Start of Block

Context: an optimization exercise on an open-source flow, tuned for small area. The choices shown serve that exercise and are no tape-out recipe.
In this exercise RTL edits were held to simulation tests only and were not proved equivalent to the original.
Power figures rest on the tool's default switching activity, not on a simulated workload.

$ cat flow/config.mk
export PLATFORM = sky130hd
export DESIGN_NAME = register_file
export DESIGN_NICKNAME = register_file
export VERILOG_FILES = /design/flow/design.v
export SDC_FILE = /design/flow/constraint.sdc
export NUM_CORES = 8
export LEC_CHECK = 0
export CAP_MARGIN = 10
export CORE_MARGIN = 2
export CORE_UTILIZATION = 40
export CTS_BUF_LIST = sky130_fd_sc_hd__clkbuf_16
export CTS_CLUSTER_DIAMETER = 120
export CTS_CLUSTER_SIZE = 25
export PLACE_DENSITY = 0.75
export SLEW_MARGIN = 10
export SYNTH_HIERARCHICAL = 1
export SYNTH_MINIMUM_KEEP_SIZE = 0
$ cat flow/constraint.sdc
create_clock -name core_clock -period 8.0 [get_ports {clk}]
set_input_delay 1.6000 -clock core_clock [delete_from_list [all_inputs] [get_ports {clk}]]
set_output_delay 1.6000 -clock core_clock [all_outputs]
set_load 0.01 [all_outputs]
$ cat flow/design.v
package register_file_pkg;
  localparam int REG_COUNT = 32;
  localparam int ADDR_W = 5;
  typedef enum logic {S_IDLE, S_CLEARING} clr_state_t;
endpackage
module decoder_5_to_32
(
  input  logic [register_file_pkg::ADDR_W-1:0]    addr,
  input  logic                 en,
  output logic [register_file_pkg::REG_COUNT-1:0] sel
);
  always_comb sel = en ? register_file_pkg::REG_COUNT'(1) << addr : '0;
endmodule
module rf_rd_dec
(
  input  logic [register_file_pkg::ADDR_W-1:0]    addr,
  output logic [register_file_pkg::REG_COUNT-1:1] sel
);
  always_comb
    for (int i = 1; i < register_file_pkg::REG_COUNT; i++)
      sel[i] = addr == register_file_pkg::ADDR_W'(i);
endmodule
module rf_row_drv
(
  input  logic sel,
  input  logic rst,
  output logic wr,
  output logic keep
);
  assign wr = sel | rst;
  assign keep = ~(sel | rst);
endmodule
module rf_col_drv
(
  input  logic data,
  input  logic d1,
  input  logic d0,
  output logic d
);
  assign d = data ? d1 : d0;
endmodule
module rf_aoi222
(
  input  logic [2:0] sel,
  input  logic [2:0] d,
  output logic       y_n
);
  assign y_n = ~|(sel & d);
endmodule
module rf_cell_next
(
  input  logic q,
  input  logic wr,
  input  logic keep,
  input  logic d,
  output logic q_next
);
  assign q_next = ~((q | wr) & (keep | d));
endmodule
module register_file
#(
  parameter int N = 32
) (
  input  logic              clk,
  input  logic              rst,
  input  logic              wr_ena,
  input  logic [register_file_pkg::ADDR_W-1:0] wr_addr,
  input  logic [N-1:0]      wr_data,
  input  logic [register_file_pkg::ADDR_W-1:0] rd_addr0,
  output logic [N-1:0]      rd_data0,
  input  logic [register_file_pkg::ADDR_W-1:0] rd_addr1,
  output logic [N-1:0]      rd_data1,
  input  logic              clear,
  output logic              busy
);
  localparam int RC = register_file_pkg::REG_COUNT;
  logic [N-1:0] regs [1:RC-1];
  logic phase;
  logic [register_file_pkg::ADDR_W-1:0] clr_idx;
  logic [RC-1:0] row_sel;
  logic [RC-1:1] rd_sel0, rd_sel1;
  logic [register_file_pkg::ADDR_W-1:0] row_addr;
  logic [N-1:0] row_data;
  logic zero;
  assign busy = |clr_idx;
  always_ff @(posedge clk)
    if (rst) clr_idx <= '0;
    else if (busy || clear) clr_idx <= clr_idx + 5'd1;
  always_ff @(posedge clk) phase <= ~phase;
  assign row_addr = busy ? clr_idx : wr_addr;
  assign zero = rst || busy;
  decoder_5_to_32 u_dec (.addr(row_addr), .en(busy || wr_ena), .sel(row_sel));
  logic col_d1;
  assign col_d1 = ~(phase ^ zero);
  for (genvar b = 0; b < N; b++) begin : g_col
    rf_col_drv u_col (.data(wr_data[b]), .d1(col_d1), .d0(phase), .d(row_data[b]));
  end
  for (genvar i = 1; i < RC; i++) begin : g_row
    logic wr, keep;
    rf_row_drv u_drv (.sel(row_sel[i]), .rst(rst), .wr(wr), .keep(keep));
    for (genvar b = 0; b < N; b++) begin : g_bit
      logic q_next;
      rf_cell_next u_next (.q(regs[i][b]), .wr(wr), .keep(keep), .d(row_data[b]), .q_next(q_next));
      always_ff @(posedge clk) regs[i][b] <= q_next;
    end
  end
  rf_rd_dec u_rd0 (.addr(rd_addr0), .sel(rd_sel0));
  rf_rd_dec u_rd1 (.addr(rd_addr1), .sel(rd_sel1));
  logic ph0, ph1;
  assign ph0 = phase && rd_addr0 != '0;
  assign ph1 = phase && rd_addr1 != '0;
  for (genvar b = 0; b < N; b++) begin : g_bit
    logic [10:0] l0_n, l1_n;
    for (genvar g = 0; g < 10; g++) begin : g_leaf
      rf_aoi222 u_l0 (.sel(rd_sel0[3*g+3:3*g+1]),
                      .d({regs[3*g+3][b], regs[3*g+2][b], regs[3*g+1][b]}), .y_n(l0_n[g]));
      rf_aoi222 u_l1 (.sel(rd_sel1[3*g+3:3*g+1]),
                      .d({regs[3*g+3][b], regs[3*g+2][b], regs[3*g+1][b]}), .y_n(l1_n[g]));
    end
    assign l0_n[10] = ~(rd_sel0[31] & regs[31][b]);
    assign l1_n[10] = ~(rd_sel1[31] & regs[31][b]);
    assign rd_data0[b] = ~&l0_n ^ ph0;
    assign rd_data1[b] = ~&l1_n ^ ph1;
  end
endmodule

End of Block

• **TASK TO CARRY OUT**
None of the records may be omitted or altered when they are given again.

• **PROBLEM SOLUTION**
Context: an optimization exercise on an open-source flow, tuned for small area. The choices shown serve that exercise and are no tape-out recipe.
In this exercise RTL edits were held to simulation tests only and were not proved equivalent to the original.
Power figures rest on the tool's default switching activity, not on a simulated workload.

$ cat flow/config.mk
export PLATFORM = sky130hd
export DESIGN_NAME = register_file
export DESIGN_NICKNAME = register_file
export VERILOG_FILES = /design/flow/design.v
export SDC_FILE = /design/flow/constraint.sdc
export NUM_CORES = 8
export LEC_CHECK = 0
export CAP_MARGIN = 10
export CORE_MARGIN = 2
export CORE_UTILIZATION = 40
export CTS_BUF_LIST = sky130_fd_sc_hd__clkbuf_16
export CTS_CLUSTER_DIAMETER = 120
export CTS_CLUSTER_SIZE = 25
export PLACE_DENSITY = 0.75
export SLEW_MARGIN = 10
export SYNTH_HIERARCHICAL = 1
export SYNTH_MINIMUM_KEEP_SIZE = 0
$ cat flow/constraint.sdc
create_clock -name core_clock -period 8.0 [get_ports {clk}]
set_input_delay 1.6000 -clock core_clock [delete_from_list [all_inputs] [get_ports {clk}]]
set_output_delay 1.6000 -clock core_clock [all_outputs]
set_load 0.01 [all_outputs]
$ cat flow/design.v
package register_file_pkg;
  localparam int REG_COUNT = 32;
  localparam int ADDR_W = 5;
  typedef enum logic {S_IDLE, S_CLEARING} clr_state_t;
endpackage
module decoder_5_to_32
(
  input  logic [register_file_pkg::ADDR_W-1:0]    addr,
  input  logic                 en,
  output logic [register_file_pkg::REG_COUNT-1:0] sel
);
  always_comb sel = en ? register_file_pkg::REG_COUNT'(1) << addr : '0;
endmodule
module rf_rd_dec
(
  input  logic [register_file_pkg::ADDR_W-1:0]    addr,
  output logic [register_file_pkg::REG_COUNT-1:1] sel
);
  always_comb
    for (int i = 1; i < register_file_pkg::REG_COUNT; i++)
      sel[i] = addr == register_file_pkg::ADDR_W'(i);
endmodule
module rf_row_drv
(
  input  logic sel,
  input  logic rst,
  output logic wr,
  output logic keep
);
  assign wr = sel | rst;
  assign keep = ~(sel | rst);
endmodule
module rf_col_drv
(
  input  logic data,
  input  logic d1,
  input  logic d0,
  output logic d
);
  assign d = data ? d1 : d0;
endmodule
module rf_aoi222
(
  input  logic [2:0] sel,
  input  logic [2:0] d,
  output logic       y_n
);
  assign y_n = ~|(sel & d);
endmodule
module rf_cell_next
(
  input  logic q,
  input  logic wr,
  input  logic keep,
  input  logic d,
  output logic q_next
);
  assign q_next = ~((q | wr) & (keep | d));
endmodule
module register_file
#(
  parameter int N = 32
) (
  input  logic              clk,
  input  logic              rst,
  input  logic              wr_ena,
  input  logic [register_file_pkg::ADDR_W-1:0] wr_addr,
  input  logic [N-1:0]      wr_data,
  input  logic [register_file_pkg::ADDR_W-1:0] rd_addr0,
  output logic [N-1:0]      rd_data0,
  input  logic [register_file_pkg::ADDR_W-1:0] rd_addr1,
  output logic [N-1:0]      rd_data1,
  input  logic              clear,
  output logic              busy
);
  localparam int RC = register_file_pkg::REG_COUNT;
  logic [N-1:0] regs [1:RC-1];
  logic phase;
  logic [register_file_pkg::ADDR_W-1:0] clr_idx;
  logic [RC-1:0] row_sel;
  logic [RC-1:1] rd_sel0, rd_sel1;
  logic [register_file_pkg::ADDR_W-1:0] row_addr;
  logic [N-1:0] row_data;
  logic zero;
  assign busy = |clr_idx;
  always_ff @(posedge clk)
    if (rst) clr_idx <= '0;
    else if (busy || clear) clr_idx <= clr_idx + 5'd1;
  always_ff @(posedge clk) phase <= ~phase;
  assign row_addr = busy ? clr_idx : wr_addr;
  assign zero = rst || busy;
  decoder_5_to_32 u_dec (.addr(row_addr), .en(busy || wr_ena), .sel(row_sel));
  logic col_d1;
  assign col_d1 = ~(phase ^ zero);
  for (genvar b = 0; b < N; b++) begin : g_col
    rf_col_drv u_col (.data(wr_data[b]), .d1(col_d1), .d0(phase), .d(row_data[b]));
  end
  for (genvar i = 1; i < RC; i++) begin : g_row
    logic wr, keep;
    rf_row_drv u_drv (.sel(row_sel[i]), .rst(rst), .wr(wr), .keep(keep));
    for (genvar b = 0; b < N; b++) begin : g_bit
      logic q_next;
      rf_cell_next u_next (.q(regs[i][b]), .wr(wr), .keep(keep), .d(row_data[b]), .q_next(q_next));
      always_ff @(posedge clk) regs[i][b] <= q_next;
    end
  end
  rf_rd_dec u_rd0 (.addr(rd_addr0), .sel(rd_sel0));
  rf_rd_dec u_rd1 (.addr(rd_addr1), .sel(rd_sel1));
  logic ph0, ph1;
  assign ph0 = phase && rd_addr0 != '0;
  assign ph1 = phase && rd_addr1 != '0;
  for (genvar b = 0; b < N; b++) begin : g_bit
    logic [10:0] l0_n, l1_n;
    for (genvar g = 0; g < 10; g++) begin : g_leaf
      rf_aoi222 u_l0 (.sel(rd_sel0[3*g+3:3*g+1]),
                      .d({regs[3*g+3][b], regs[3*g+2][b], regs[3*g+1][b]}), .y_n(l0_n[g]));
      rf_aoi222 u_l1 (.sel(rd_sel1[3*g+3:3*g+1]),
                      .d({regs[3*g+3][b], regs[3*g+2][b], regs[3*g+1][b]}), .y_n(l1_n[g]));
    end
    assign l0_n[10] = ~(rd_sel0[31] & regs[31][b]);
    assign l1_n[10] = ~(rd_sel1[31] & regs[31][b]);
    assign rd_data0[b] = ~&l0_n ^ ph0;
    assign rd_data1[b] = ~&l1_n ^ ph1;
  end
endmodule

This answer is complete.